Work required:
Which lines of the entries below contain the string "hpos"? Copy each one.

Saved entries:
+ + + +

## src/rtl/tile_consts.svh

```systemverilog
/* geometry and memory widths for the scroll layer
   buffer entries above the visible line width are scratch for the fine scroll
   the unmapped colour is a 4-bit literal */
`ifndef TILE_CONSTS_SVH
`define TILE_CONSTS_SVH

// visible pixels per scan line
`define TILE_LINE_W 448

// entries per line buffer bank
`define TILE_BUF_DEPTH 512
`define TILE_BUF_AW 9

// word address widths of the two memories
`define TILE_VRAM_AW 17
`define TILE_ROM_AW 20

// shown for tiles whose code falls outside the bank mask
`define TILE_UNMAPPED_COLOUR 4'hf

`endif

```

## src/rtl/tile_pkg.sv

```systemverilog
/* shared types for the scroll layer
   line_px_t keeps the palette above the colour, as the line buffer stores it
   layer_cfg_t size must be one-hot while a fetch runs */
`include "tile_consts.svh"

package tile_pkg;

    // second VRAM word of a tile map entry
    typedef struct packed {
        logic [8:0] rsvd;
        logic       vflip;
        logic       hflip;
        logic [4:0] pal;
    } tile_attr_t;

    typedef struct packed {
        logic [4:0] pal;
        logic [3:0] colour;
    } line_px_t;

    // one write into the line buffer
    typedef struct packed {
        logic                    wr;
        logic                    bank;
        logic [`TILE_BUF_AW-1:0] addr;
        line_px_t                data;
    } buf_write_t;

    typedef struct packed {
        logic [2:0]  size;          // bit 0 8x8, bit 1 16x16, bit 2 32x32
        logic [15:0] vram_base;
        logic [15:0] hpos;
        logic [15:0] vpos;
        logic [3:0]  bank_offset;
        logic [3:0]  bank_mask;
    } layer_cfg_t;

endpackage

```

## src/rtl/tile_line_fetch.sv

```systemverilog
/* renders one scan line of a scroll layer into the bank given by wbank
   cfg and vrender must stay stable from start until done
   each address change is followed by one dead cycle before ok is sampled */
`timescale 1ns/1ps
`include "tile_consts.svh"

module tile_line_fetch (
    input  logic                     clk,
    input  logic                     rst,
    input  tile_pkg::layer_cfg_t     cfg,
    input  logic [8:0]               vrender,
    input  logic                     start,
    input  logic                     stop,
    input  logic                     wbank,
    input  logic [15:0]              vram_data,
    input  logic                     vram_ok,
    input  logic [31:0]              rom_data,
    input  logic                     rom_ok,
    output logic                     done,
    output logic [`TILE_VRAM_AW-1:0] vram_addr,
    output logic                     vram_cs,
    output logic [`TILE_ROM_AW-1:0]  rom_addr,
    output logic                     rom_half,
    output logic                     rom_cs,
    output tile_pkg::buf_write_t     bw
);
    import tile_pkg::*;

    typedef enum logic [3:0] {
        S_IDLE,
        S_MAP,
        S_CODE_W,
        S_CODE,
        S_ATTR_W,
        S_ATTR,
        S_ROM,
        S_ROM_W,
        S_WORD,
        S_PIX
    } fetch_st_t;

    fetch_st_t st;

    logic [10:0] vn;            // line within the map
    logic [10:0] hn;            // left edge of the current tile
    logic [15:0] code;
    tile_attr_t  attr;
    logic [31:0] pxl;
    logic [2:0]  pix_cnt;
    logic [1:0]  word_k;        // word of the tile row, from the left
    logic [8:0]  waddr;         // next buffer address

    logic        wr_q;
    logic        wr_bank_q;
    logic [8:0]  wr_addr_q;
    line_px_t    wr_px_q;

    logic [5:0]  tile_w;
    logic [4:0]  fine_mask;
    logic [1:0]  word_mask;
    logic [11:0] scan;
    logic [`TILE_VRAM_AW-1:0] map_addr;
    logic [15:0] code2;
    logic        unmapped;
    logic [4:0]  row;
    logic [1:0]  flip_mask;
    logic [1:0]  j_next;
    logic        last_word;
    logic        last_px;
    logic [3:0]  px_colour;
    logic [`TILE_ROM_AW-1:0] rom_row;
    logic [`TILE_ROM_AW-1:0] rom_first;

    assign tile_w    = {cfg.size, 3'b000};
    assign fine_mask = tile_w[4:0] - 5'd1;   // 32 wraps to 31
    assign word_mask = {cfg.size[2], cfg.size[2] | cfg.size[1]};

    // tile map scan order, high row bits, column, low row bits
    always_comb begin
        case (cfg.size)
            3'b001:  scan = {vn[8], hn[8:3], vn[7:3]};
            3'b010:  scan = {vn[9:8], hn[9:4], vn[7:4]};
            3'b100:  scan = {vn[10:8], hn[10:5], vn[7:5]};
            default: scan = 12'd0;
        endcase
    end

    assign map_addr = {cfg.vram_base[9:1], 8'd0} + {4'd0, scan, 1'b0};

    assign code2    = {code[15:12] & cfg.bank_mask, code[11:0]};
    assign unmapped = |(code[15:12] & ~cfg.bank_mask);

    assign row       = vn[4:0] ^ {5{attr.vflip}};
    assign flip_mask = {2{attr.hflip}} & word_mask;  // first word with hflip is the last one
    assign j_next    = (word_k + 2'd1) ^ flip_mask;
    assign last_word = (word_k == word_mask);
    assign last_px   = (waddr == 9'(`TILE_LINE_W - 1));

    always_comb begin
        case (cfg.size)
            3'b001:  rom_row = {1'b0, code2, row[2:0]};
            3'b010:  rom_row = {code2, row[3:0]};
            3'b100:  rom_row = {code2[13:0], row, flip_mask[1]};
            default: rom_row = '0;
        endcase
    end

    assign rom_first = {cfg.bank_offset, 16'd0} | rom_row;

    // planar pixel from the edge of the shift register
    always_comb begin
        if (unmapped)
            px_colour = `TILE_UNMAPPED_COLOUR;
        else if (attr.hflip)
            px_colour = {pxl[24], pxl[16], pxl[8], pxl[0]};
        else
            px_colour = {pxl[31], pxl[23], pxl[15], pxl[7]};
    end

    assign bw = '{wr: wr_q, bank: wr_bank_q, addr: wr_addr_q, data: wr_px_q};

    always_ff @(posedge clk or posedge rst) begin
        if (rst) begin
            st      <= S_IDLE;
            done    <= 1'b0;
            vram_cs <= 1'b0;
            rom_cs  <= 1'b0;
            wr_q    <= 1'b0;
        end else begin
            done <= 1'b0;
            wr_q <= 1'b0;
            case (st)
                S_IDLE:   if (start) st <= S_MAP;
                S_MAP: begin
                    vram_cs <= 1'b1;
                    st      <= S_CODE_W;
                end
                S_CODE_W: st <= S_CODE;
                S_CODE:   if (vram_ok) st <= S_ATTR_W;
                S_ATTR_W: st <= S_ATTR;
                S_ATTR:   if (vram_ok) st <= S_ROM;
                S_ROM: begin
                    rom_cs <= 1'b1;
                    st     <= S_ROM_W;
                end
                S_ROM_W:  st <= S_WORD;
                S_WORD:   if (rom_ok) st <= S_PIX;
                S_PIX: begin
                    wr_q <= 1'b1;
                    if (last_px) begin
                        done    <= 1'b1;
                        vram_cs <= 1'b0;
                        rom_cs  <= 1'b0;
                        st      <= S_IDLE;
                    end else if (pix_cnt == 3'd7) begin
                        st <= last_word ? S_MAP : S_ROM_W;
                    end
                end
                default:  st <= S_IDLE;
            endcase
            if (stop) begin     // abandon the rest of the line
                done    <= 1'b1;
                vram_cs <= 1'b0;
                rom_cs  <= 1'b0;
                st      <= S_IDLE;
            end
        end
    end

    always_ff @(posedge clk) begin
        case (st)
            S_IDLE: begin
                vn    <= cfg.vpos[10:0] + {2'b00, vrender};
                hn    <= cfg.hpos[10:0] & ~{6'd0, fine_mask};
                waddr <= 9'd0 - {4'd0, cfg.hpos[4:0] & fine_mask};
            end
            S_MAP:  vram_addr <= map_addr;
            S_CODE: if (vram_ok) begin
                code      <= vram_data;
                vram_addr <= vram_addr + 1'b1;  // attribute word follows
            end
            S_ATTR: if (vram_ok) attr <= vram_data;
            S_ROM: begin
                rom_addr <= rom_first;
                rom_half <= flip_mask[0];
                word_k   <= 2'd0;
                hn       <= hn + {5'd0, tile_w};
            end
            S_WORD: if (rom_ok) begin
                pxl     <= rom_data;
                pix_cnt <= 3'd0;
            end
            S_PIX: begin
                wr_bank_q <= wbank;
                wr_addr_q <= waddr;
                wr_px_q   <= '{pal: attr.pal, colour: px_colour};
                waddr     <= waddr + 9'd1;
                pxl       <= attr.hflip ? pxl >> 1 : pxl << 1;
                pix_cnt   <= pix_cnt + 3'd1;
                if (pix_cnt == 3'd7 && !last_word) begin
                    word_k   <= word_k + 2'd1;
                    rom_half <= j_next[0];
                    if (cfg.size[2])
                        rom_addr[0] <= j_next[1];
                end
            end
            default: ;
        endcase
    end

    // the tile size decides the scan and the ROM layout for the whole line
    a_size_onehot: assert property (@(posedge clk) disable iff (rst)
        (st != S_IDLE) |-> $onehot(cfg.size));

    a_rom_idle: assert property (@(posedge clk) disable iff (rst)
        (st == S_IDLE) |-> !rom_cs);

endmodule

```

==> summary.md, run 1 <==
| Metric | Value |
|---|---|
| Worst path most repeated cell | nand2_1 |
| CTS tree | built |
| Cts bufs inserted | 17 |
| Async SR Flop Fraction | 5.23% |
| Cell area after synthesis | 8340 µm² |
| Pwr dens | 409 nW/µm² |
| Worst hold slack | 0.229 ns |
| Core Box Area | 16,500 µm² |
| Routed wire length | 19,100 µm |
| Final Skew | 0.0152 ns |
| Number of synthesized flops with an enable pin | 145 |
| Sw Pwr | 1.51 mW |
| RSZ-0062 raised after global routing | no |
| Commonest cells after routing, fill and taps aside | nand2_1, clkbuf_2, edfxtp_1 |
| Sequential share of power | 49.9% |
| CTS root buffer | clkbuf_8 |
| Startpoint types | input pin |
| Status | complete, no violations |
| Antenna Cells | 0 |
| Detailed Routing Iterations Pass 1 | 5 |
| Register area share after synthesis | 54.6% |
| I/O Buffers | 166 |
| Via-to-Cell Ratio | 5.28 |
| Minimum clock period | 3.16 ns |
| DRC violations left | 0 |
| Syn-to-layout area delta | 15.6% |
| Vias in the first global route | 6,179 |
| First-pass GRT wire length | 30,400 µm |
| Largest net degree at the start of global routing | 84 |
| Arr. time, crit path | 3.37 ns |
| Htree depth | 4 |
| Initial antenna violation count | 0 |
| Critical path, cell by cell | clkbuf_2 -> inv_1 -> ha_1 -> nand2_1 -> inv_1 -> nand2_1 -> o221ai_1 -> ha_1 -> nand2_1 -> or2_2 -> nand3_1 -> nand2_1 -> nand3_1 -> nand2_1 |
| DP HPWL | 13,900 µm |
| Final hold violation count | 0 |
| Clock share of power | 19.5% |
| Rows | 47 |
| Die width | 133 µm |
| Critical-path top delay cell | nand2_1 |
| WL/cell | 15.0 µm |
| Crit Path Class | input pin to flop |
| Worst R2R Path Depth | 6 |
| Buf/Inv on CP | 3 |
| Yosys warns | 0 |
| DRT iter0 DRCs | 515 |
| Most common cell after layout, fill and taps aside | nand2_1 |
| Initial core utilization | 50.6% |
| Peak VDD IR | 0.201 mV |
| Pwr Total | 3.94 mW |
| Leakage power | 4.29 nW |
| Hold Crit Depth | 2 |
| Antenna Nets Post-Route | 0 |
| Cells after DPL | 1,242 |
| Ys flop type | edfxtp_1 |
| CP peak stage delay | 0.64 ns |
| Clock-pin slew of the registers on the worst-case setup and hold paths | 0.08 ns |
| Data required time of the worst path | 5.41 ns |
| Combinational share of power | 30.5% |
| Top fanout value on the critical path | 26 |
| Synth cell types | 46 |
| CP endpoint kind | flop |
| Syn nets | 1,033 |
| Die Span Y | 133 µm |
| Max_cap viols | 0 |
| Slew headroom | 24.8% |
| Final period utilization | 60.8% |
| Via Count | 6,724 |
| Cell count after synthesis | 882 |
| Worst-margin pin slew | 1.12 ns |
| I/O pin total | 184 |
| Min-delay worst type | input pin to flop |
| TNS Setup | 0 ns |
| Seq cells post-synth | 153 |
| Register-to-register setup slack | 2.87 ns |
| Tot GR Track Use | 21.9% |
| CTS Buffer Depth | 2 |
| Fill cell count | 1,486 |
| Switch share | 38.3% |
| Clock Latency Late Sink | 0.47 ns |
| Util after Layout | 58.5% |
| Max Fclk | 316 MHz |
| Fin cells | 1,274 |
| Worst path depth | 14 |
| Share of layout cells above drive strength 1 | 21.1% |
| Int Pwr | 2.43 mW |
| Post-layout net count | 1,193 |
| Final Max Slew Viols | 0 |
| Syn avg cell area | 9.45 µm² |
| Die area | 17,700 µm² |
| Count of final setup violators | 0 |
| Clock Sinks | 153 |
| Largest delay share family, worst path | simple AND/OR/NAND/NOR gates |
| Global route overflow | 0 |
<file path="src/rtl/gcd_macros.svh">
// width and engine count defines for the multi-engine GCD unit
// included by the package and by every RTL file
`ifndef GCD_MACROS_SVH
`define GCD_MACROS_SVH

// operand and result width
`define GCD_W       16
// engines working in parallel, 2 or more
`define GCD_ENGINES 4
// engine index width, must cover GCD_ENGINES
`define GCD_SEL_W   2

`endif
</file>
<file path="src/rtl/gcd_pkg.sv">
// shared types for the GCD unit
// modules refer to these by gcd_pkg:: scoped names
`default_nettype none

`include "gcd_macros.svh"

package gcd_pkg;

  // one operand or result word
  typedef logic [`GCD_W-1:0] gcd_operand_t;

  // one bit per engine, for valid and ready masks
  typedef logic [`GCD_ENGINES-1:0] gcd_engine_mask_t;

  // round-robin engine pointer
  typedef logic [`GCD_SEL_W-1:0] gcd_engine_sel_t;

  // engine FSM
  typedef enum logic [1:0] {
    IDLE = 2'd0,
    CALC = 2'd1,
    DONE = 2'd2
  } gcd_state_e;

endpackage

`default_nettype wire

</file>
<file path="src/rtl/gcd_top.sv">
// multi-engine GCD unit top level
// valid/ready request and response channels, results in request order
`default_nettype none
`timescale 1ns/10ps

`include "gcd_macros.svh"

module gcd_top (
  input  wire                   clk,
  input  wire                   reset,
  input  wire                   req_valid,
  output logic                  req_ready,
  input  gcd_pkg::gcd_operand_t req_a,
  input  gcd_pkg::gcd_operand_t req_b,
  output logic                  resp_valid,
  input  wire                   resp_ready,
  output gcd_pkg::gcd_operand_t resp_result
);

  // per-engine handshake masks
  gcd_pkg::gcd_engine_mask_t eng_req_valid;
  gcd_pkg::gcd_engine_mask_t eng_req_ready;
  gcd_pkg::gcd_engine_mask_t eng_resp_valid;
  gcd_pkg::gcd_engine_mask_t eng_resp_ready;

  // one result word per engine
  gcd_pkg::gcd_operand_t     eng_resp_result [0:`GCD_ENGINES-1];

  //--------------------------------------------------
  // request side
  //--------------------------------------------------

  gcd_dispatch u_dispatch (
    .clk           (clk),
    .reset         (reset),
    .req_valid     (req_valid),
    .req_ready     (req_ready),
    .eng_req_valid (eng_req_valid),
    .eng_req_ready (eng_req_ready)
  );

  //--------------------------------------------------
  // engines
  //--------------------------------------------------

  // operands broadcast, only the selected engine loads them
  for (genvar i = 0; i < `GCD_ENGINES; i++) begin : g_engine
    gcd_engine u_engine (
      .clk         (clk),
      .reset       (reset),
      .req_valid   (eng_req_valid[i]),
      .req_ready   (eng_req_ready[i]),
      .req_a       (req_a),
      .req_b       (req_b),
      .resp_valid  (eng_resp_valid[i]),
      .resp_ready  (eng_resp_ready[i]),
      .resp_result (eng_resp_result[i])
    );
  end

  //--------------------------------------------------
  // response side
  //--------------------------------------------------

  gcd_collect u_collect (
    .clk             (clk),
    .reset           (reset),
    .eng_resp_valid  (eng_resp_valid),
    .eng_resp_ready  (eng_resp_ready),
    .eng_resp_result (eng_resp_result),
    .resp_valid      (resp_valid),
    .resp_ready      (resp_ready),
    .resp_result     (resp_result)
  );

endmodule

`default_nettype wire

</file>
<file path="src/rtl/gcd_collect.sv">
// round-robin result collector
// drains engines in issue order so results leave in request order
`default_nettype none
`timescale 1ns/10ps

`include "gcd_macros.svh"

module gcd_collect (
  input  wire                       clk,
  input  wire                       reset,
  input  gcd_pkg::gcd_engine_mask_t eng_resp_valid,
  output gcd_pkg::gcd_engine_mask_t eng_resp_ready,
  input  gcd_pkg::gcd_operand_t     eng_resp_result [0:`GCD_ENGINES-1],
  output logic                      resp_valid,
  input  wire                       resp_ready,
  output gcd_pkg::gcd_operand_t     resp_result
);

  // last engine index for the wrap
  localparam gcd_pkg::gcd_engine_sel_t LAST_SEL =
    gcd_pkg::gcd_engine_sel_t'(`GCD_ENGINES - 1);

  gcd_pkg::gcd_engine_sel_t drain_ptr;
  logic                     resp_xfer;

  //--------------------------------------------------
  // output select
  //--------------------------------------------------

  // valid and data from the engine at the pointer
  assign resp_valid  = eng_resp_valid[drain_ptr];
  assign resp_result = eng_resp_result[drain_ptr];

  // other engines hold in DONE until their turn
  always_comb begin
    eng_resp_ready            = '0;
    eng_resp_ready[drain_ptr] = resp_ready;
  end

  assign resp_xfer = resp_valid && resp_ready;

  //--------------------------------------------------
  // drain pointer
  //--------------------------------------------------

  // follows the dispatcher's order, one step per result
  always_ff @(posedge clk) begin
    if (reset) begin
      drain_ptr <= '0;
    end else if (resp_xfer) begin
      if (drain_ptr == LAST_SEL) begin
        drain_ptr <= '0;
      end else begin
        drain_ptr <= drain_ptr + 1'b1;
      end
    end
  end

endmodule

`default_nettype wire

</file>
<file path="src/rtl/gcd_dispatch.sv">
// round-robin request dispatcher
// steers each incoming request to the engine at the issue pointer
`default_nettype none
`timescale 1ns/10ps

`include "gcd_macros.svh"

module gcd_dispatch (
  input  wire                       clk,
  input  wire                       reset,
  input  wire                       req_valid,
  output logic                      req_ready,
  output gcd_pkg::gcd_engine_mask_t eng_req_valid,
  input  gcd_pkg::gcd_engine_mask_t eng_req_ready
);

  // last engine index, pointer wraps after it
  localparam gcd_pkg::gcd_engine_sel_t LAST_SEL =
    gcd_pkg::gcd_engine_sel_t'(`GCD_ENGINES - 1);

  gcd_pkg::gcd_engine_sel_t issue_ptr;
  logic                     req_xfer;

  //--------------------------------------------------
  // steering
  //--------------------------------------------------

  // only the engine at the pointer sees valid
  always_comb begin
    eng_req_valid            = '0;
    eng_req_valid[issue_ptr] = req_valid;
  end

  // ready straight from the selected engine, no delay
  assign req_ready = eng_req_ready[issue_ptr];
  assign req_xfer  = req_valid && req_ready;

  //--------------------------------------------------
  // issue pointer
  //--------------------------------------------------

  always_ff @(posedge clk) begin
    if (reset) begin
      issue_ptr <= '0;
    end else if (req_xfer) begin
      // next engine, wrap at the end
      if (issue_ptr == LAST_SEL) begin
        issue_ptr <= '0;
      end else begin
        issue_ptr <= issue_ptr + 1'b1;
      end
    end
  end

endmodule

`default_nettype wire

</file>
<file path="src/rtl/gcd_engine.sv">
// single iterative GCD engine, subtract-and-swap algorithm
// takes one request, computes, then holds the result until it is taken
`default_nettype none
`timescale 1ns/10ps

`include "gcd_macros.svh"

module gcd_engine (
  input  wire                  clk,
  input  wire                  reset,
  input  wire                  req_valid,
  output logic                 req_ready,
  input  gcd_pkg::gcd_operand_t req_a,
  input  gcd_pkg::gcd_operand_t req_b,
  output logic                 resp_valid,
  input  wire                  resp_ready,
  output gcd_pkg::gcd_operand_t resp_result
);

  gcd_pkg::gcd_state_e   state;
  gcd_pkg::gcd_state_e   state_next;

  // operand registers
  gcd_pkg::gcd_operand_t a_reg;
  gcd_pkg::gcd_operand_t b_reg;

  // datapath status
  logic                  a_lt_b;
  logic                  b_zero;
  gcd_pkg::gcd_operand_t a_minus_b;

  logic                  req_xfer;
  logic                  resp_xfer;

  //--------------------------------------------------
  // control
  //--------------------------------------------------

  // only idle engines take work
  assign req_ready  = (state == gcd_pkg::IDLE);
  // result held while in DONE
  assign resp_valid = (state == gcd_pkg::DONE);

  assign req_xfer  = req_valid && req_ready;
  assign resp_xfer = resp_valid && resp_ready;

  always_comb begin
    state_next = state;
    case (state)
      gcd_pkg::IDLE: begin
        if (req_xfer) begin
          state_next = gcd_pkg::CALC;
        end
      end
      gcd_pkg::CALC: begin
        // finished once a >= b and b hit zero
        if (!a_lt_b && b_zero) begin
          state_next = gcd_pkg::DONE;
        end
      end
      gcd_pkg::DONE: begin
        if (resp_xfer) begin
          state_next = gcd_pkg::IDLE;
        end
      end
      default: begin
        state_next = gcd_pkg::IDLE;
      end
    endcase
  end

  always_ff @(posedge clk) begin
    if (reset) begin
      state <= gcd_pkg::IDLE;
    end else begin
      state <= state_next;
    end
  end

  //--------------------------------------------------
  // datapath
  //--------------------------------------------------

  // compare and subtract on the current operands
  assign a_lt_b    = (a_reg < b_reg);
  assign b_zero    = (b_reg == '0);
  assign a_minus_b = a_reg - b_reg;

  always_ff @(posedge clk) begin
    case (state)
      gcd_pkg::IDLE: begin
        // load new operands on accept
        if (req_xfer) begin
          a_reg <= req_a;
          b_reg <= req_b;
        end
      end
      gcd_pkg::CALC: begin
        if (a_lt_b) begin
          // swap so that a >= b
          a_reg <= b_reg;
          b_reg <= a_reg;
        end else if (!b_zero) begin
          a_reg <= a_minus_b;
        end
      end
      default: begin
        // DONE keeps both operands
      end
    endcase
  end

  // a holds the gcd once in DONE
  assign resp_result = a_reg;

endmodule

`default_nettype wire

</file>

+ + + +

Your response:
        logic [15:0] hpos;
                hn    <= cfg.hpos[10:0] & ~{6'd0, fine_mask};
                waddr <= 9'd0 - {4'd0, cfg.hpos[4:0] & fine_mask};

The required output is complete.